Duas semanas atrás, ela mandou para seu editor o rascunho do livro que escreveu sobre a história em que derrubou um gigante. As coincidências envolvendo o número dois e a jornada revolucionária de Susan, justamente no momento em que, de acordo com a própria autora, falou sem restrições pela primeira vez sobre o assunto em público, estão alinhados com o seu significado para os místicos com uma queda para a matemática. O dois representa a energia feminina, a harmonia, o equilíbrio entre forças opostas – todos valores pelos quais a agora editora do New York Times decidiu lutar quando postou as denúncias da cultura de assédio sexual e moral incentivada dentro do Uber no post “Refletindo sobre um ano muito, muito estranho no Uber” – que viria a culminar com a queda do CEO da empresa e a revisão das lideranças e da cultura de trabalho na companhia.

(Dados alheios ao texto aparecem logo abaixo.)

--- src/hdl/lspr_pkg.sv ---
`timescale 1ns / 1ps
`default_nettype none

package lspr_pkg;

   localparam int EVENT_SLOTS = 8;
   localparam int SLOT_W      = (EVENT_SLOTS > 1) ? $clog2(EVENT_SLOTS) : 1;
   localparam int TIME_W      = 32;
   localparam int CODE_W      = 4;
   localparam int FLAG_W      = 8;

   localparam logic [SLOT_W-1:0] SLOT_LAST = SLOT_W'(EVENT_SLOTS - 1);

   typedef enum logic [1:0] {
      FUNC_FLAGS = 2'd0,
      FUNC_PUSH  = 2'd1,
      FUNC_QUERY = 2'd2,
      FUNC_SPARE = 2'd3
   } func_type;

   typedef struct packed {
      logic [CODE_W-1:0] code;
      logic [TIME_W-1:0] expiry;
   } slot_type;

   typedef struct packed {
      logic live;
      logic take;
   } cmp_res_type;

endpackage

`default_nettype wire

--- src/hdl/lspr_cmp.sv ---
`timescale 1ns / 1ps
`default_nettype none

module lspr_cmp (
   input  wire logic [lspr_pkg::TIME_W-1:0] expiry,
   input  wire logic [lspr_pkg::TIME_W-1:0] now,
   input  wire logic [lspr_pkg::TIME_W-1:0] best,
   input  wire logic                        have,
   output lspr_pkg::cmp_res_type            res
);

   logic [lspr_pkg::TIME_W-1:0] d_now;
   logic [lspr_pkg::TIME_W-1:0] d_best;
   logic                        after_now;
   logic                        after_best;

   // wraparound-safe ordering: b after a when b - a is positive as signed
   assign d_now      = expiry - now;
   assign d_best     = expiry - best;
   assign after_now  = (d_now != '0) && !d_now[lspr_pkg::TIME_W-1];
   assign after_best = (d_best != '0) && !d_best[lspr_pkg::TIME_W-1];

   assign res.live = (expiry != '0) && after_now;
   assign res.take = res.live && (!have || after_best);

endmodule

`default_nettype wire

--- src/hdl/led_status_priority_resolver.sv ---
`timescale 1ns / 1ps
`default_nettype none

// Resolves the status LED code from eight condition flags and a ring of timed
// events. Every request first applies its flag update or event push, then
// returns one response. When any flag is set the response comes from the flags
// (the lowest set flag wins) and goes from the start state straight to the done
// state. Otherwise the single compare unit walks the event slots one per cycle
// through the slot memory read port in the scan state, then passes through the
// drain and done states. A request is taken only in the idle state, after the
// previous response has been loaded into the output register. A finished
// response sits in an output register and does not hold off the next request;
// only the following response waits while it is stalled.

module led_status_priority_resolver (
   input  wire logic                          clock,
   input  wire logic                          reset,
   input  wire logic                          req_valid,
   output      logic                          req_stall,
   input  wire logic [1:0]                    req_func,
   input  wire logic [lspr_pkg::FLAG_W-1:0]   req_flag_mask,
   input  wire logic                          req_flag_value,
   input  wire logic [lspr_pkg::CODE_W-1:0]   req_event_code,
   input  wire logic [lspr_pkg::TIME_W-1:0]   req_duration_ms,
   input  wire logic [lspr_pkg::TIME_W-1:0]   req_now_ms,
   output      logic                          rsp_valid,
   input  wire logic                          rsp_stall,
   output      logic [lspr_pkg::CODE_W-1:0]   rsp_led_code,
   output      logic                          rsp_from_event
);

   typedef enum logic [4:0] {
      ST_IDLE  = 5'b00001,
      ST_START = 5'b00010,
      ST_SCAN  = 5'b00100,
      ST_DRAIN = 5'b01000,
      ST_DONE  = 5'b10000
   } state_type;

   state_type                     state_ff, state_in;
   logic [lspr_pkg::FLAG_W-1:0]   flags_ff, flags_in;
   logic [lspr_pkg::SLOT_W-1:0]   wp_ff, wp_in;
   logic [lspr_pkg::SLOT_W-1:0]   rd_idx_ff, rd_idx_in;
   logic                          cmp_en_ff, cmp_en_in;
   logic                          have_ff, have_in;
   logic [lspr_pkg::TIME_W-1:0]   best_ff, best_in;
   logic [lspr_pkg::CODE_W-1:0]   best_code_ff, best_code_in;
   logic [lspr_pkg::TIME_W-1:0]   now_ff, now_in;
   logic                          rsp_valid_ff, rsp_valid_in;
   logic [lspr_pkg::CODE_W-1:0]   rsp_code_ff, rsp_code_in;
   logic                          rsp_ev_ff, rsp_ev_in;
   logic [lspr_pkg::EVENT_SLOTS-1:0] slot_vld_ff, slot_vld_in;

   lspr_pkg::slot_type            slot_mem [lspr_pkg::EVENT_SLOTS];
   lspr_pkg::slot_type            rd_entry_ff;
   logic                          rd_vld_ff;

   logic                          accept;
   logic                          mem_we;
   lspr_pkg::slot_type            wr_entry;
   logic [lspr_pkg::TIME_W-1:0]   cand_expiry;
   lspr_pkg::cmp_res_type         cmp_res;
   logic                          load_out;
   logic [lspr_pkg::CODE_W-1:0]   flag_code;

   function automatic logic [lspr_pkg::CODE_W-1:0] prio_code(
      input logic [lspr_pkg::FLAG_W-1:0] f
   );
      logic [lspr_pkg::CODE_W-1:0] c;
      c = '0;
      for (int i = lspr_pkg::FLAG_W - 1; i >= 0; i--) begin
         if (f[i]) begin
            c = lspr_pkg::CODE_W'(i + 1);
         end
      end
      return c;
   endfunction

   assign accept    = req_valid && !req_stall;
   assign req_stall = (state_ff != ST_IDLE);
   assign mem_we    = accept && (req_func == lspr_pkg::FUNC_PUSH) && (req_duration_ms != '0);
   assign wr_entry.code   = req_event_code;
   assign wr_entry.expiry = req_now_ms + req_duration_ms;

   // slot that was never written reads as empty
   assign cand_expiry = rd_vld_ff ? rd_entry_ff.expiry : '0;
   assign flag_code   = prio_code(flags_ff);

   lspr_cmp u_cmp (
      .expiry (cand_expiry),
      .now    (now_ff),
      .best   (best_ff),
      .have   (have_ff),
      .res    (cmp_res)
   );

   always_comb begin
      state_in     = state_ff;
      flags_in     = flags_ff;
      wp_in        = wp_ff;
      rd_idx_in    = rd_idx_ff;
      cmp_en_in    = 1'b0;
      have_in      = have_ff;
      best_in      = best_ff;
      best_code_in = best_code_ff;
      now_in       = now_ff;
      slot_vld_in  = slot_vld_ff;
      load_out     = 1'b0;
      rsp_code_in  = rsp_code_ff;
      rsp_ev_in    = rsp_ev_ff;

      if (cmp_en_ff && cmp_res.take) begin
         have_in      = 1'b1;
         best_in      = cand_expiry;
         best_code_in = rd_entry_ff.code;
      end

      case (state_ff)
         ST_IDLE: begin
            if (accept) begin
               now_in = req_now_ms;
               if (req_func == lspr_pkg::FUNC_FLAGS) begin
                  if (req_flag_value) begin
                     flags_in = flags_ff | req_flag_mask;
                  end else begin
                     flags_in = flags_ff & ~req_flag_mask;
                  end
               end
               if (mem_we) begin
                  slot_vld_in[wp_ff] = 1'b1;
                  wp_in = (wp_ff == lspr_pkg::SLOT_LAST) ? '0 : wp_ff + 1'b1;
               end
               state_in = ST_START;
            end
         end
         ST_START: begin
            have_in   = 1'b0;
            rd_idx_in = '0;
            state_in  = (flags_ff != '0) ? ST_DONE : ST_SCAN;
         end
         ST_SCAN: begin
            cmp_en_in = 1'b1;
            if (rd_idx_ff == lspr_pkg::SLOT_LAST) begin
               state_in = ST_DRAIN;
            end else begin
               rd_idx_in = rd_idx_ff + 1'b1;
            end
         end
         ST_DRAIN: begin
            state_in = ST_DONE;
         end
         ST_DONE: begin
            if (!rsp_valid_ff || !rsp_stall) begin
               load_out = 1'b1;
               state_in = ST_IDLE;
               if (flags_ff != '0) begin
                  rsp_code_in = flag_code;
                  rsp_ev_in   = 1'b0;
               end else if (have_ff) begin
                  rsp_code_in = best_code_ff;
                  rsp_ev_in   = 1'b1;
               end else begin
                  rsp_code_in = '0;
                  rsp_ev_in   = 1'b0;
               end
            end
         end
         default: begin
            state_in = ST_IDLE;
         end
      endcase

      rsp_valid_in = load_out || (rsp_valid_ff && rsp_stall);
   end

   always_ff @(posedge clock) begin
      if (reset) begin
         state_ff     <= ST_IDLE;
         flags_ff     <= '0;
         wp_ff        <= '0;
         rd_idx_ff    <= '0;
         cmp_en_ff    <= 1'b0;
         have_ff      <= 1'b0;
         slot_vld_ff  <= '0;
         rsp_valid_ff <= 1'b0;
      end else begin
         state_ff     <= state_in;
         flags_ff     <= flags_in;
         wp_ff        <= wp_in;
         rd_idx_ff    <= rd_idx_in;
         cmp_en_ff    <= cmp_en_in;
         have_ff      <= have_in;
         slot_vld_ff  <= slot_vld_in;
         rsp_valid_ff <= rsp_valid_in;
      end
   end

   always_ff @(posedge clock) begin
      best_ff      <= best_in;
      best_code_ff <= best_code_in;
      now_ff       <= now_in;
      rsp_code_ff  <= rsp_code_in;
      rsp_ev_ff    <= rsp_ev_in;
   end

   // slot memory, one write and one registered read port
   always_ff @(posedge clock) begin
      if (mem_we) begin
         slot_mem[wp_ff] <= wr_entry;
      end
      rd_entry_ff <= slot_mem[rd_idx_ff];
      rd_vld_ff   <= slot_vld_ff[rd_idx_ff];
   end

   assign rsp_valid      = rsp_valid_ff;
   assign rsp_led_code   = rsp_code_ff;
   assign rsp_from_event = rsp_ev_ff;

endmodule

`default_nettype wire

“Quando você decide que o mundo não pode ser assim, torna-se parte da força que pode mudá-lo”, afirmou Susan. “E o mundo muda em pequenos passos, é verdade, mas nos últimos anos passos extraordinários foram dados”, avaliou, enquanto relatava as transformações na sociedade, no vale do Silício e na indústria de tecnologia desde que deixou ao Uber chutando a porta da frente. “Agora as pessoas sabem quem são as companhias com ambiente tóxico, quais são os gestores ruins. Sabem, principalmente, o que podem e devem fazer caso sejam vítimas de assédio. É possível dizer: ‘fui vítima de assédio sexual, bullying e abuso’. Isso não é mais tabu”.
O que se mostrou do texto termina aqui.